(Problem statement) Two lines mark the range in the entries below: the one holding "- operators by" and the one holding "- depth with buffers taken out: 16". Set down those two and all lines between them, exactly.
*** Source material
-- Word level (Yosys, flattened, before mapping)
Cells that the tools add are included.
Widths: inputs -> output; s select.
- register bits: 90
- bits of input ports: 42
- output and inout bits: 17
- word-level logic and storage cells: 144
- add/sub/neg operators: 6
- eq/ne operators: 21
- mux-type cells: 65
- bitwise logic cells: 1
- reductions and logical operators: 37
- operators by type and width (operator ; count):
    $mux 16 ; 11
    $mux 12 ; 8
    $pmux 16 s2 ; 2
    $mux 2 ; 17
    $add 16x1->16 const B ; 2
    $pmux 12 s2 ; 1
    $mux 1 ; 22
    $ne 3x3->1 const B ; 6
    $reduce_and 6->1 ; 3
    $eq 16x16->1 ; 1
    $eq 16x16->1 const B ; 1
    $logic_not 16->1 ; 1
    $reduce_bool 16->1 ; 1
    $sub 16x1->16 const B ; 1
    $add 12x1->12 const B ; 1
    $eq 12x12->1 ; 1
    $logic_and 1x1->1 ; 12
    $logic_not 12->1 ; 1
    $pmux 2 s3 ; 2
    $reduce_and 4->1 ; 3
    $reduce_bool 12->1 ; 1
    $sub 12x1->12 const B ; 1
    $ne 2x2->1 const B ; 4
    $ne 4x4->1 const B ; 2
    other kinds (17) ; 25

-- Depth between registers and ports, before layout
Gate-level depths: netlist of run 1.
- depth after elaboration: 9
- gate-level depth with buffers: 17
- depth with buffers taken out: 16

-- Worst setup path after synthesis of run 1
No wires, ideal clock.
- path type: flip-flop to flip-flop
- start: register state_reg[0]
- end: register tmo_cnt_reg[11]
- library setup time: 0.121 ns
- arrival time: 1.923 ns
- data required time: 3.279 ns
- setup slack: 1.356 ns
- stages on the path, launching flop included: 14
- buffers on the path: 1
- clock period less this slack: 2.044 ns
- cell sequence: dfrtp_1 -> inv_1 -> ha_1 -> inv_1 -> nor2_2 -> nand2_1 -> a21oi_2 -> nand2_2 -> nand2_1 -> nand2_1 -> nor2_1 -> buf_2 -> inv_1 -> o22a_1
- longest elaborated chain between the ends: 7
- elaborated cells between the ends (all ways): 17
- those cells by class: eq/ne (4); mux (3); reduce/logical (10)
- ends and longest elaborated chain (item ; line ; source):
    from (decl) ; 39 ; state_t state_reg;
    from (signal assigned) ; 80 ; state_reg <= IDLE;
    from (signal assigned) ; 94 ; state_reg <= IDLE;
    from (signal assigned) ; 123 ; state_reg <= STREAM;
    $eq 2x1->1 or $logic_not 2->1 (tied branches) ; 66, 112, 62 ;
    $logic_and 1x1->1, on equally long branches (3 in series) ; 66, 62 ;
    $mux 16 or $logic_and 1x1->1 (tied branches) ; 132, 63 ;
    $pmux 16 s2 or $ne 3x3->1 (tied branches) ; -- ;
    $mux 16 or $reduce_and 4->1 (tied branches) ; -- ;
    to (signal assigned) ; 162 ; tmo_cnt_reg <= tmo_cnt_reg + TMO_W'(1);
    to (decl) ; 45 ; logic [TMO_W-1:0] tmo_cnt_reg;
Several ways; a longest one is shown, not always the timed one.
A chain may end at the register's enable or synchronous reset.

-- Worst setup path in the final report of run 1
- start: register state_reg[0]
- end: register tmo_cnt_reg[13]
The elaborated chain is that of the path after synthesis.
[config.mk]
export PLATFORM = sky130hd
export DESIGN_NAME = uart_tx_serializer
export DESIGN_NICKNAME = d
export VERILOG_FILES = /design/src/rtl/uart_tx_serializer_pkg.sv /design/src/rtl/uart_tx_serializer.sv
export SDC_FILE = /design/constraint.sdc
export NUM_CORES = 1
export LEC_CHECK = 0
export CAP_MARGIN = 10
export CORE_MARGIN = 10
export CORE_UTILIZATION = 41
export CTS_CLUSTER_SIZE = 24
export DETAILED_ROUTE_END_ITERATION = 10
export GPL_TIMING_DRIVEN = 1
export HOLD_SLACK_MARGIN = 0.06
export PLACE_DENSITY = 0.61
export REMOVE_ABC_BUFFERS = 1
export SYNTH_ARGS = -nofsm -noshare
export SYNTH_HDL_FRONTEND = slang
export SYNTH_SLANG_ARGS = --single-unit
[constraint.sdc]
create_clock -name i_top_clk -period 1.6 [get_ports i_top_clk]
set_input_delay 0.32 -clock i_top_clk [delete_from_list [all_inputs] [get_ports i_top_clk]]
set_output_delay 0.32 -clock i_top_clk [all_outputs]
set_load 0.01 [all_outputs]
******
(Answer to the exercise)
- operators by type and width (operator ; count):
    $mux 16 ; 11
    $mux 12 ; 8
    $pmux 16 s2 ; 2
    $mux 2 ; 17
    $add 16x1->16 const B ; 2
    $pmux 12 s2 ; 1
    $mux 1 ; 22
    $ne 3x3->1 const B ; 6
    $reduce_and 6->1 ; 3
    $eq 16x16->1 ; 1
    $eq 16x16->1 const B ; 1
    $logic_not 16->1 ; 1
    $reduce_bool 16->1 ; 1
    $sub 16x1->16 const B ; 1
    $add 12x1->12 const B ; 1
    $eq 12x12->1 ; 1
    $logic_and 1x1->1 ; 12
    $logic_not 12->1 ; 1
    $pmux 2 s3 ; 2
    $reduce_and 4->1 ; 3
    $reduce_bool 12->1 ; 1
    $sub 12x1->12 const B ; 1
    $ne 2x2->1 const B ; 4
    $ne 4x4->1 const B ; 2
    other kinds (17) ; 25

-- Depth between registers and ports, before layout
Gate-level depths: netlist of run 1.
- depth after elaboration: 9
- gate-level depth with buffers: 17
- depth with buffers taken out: 16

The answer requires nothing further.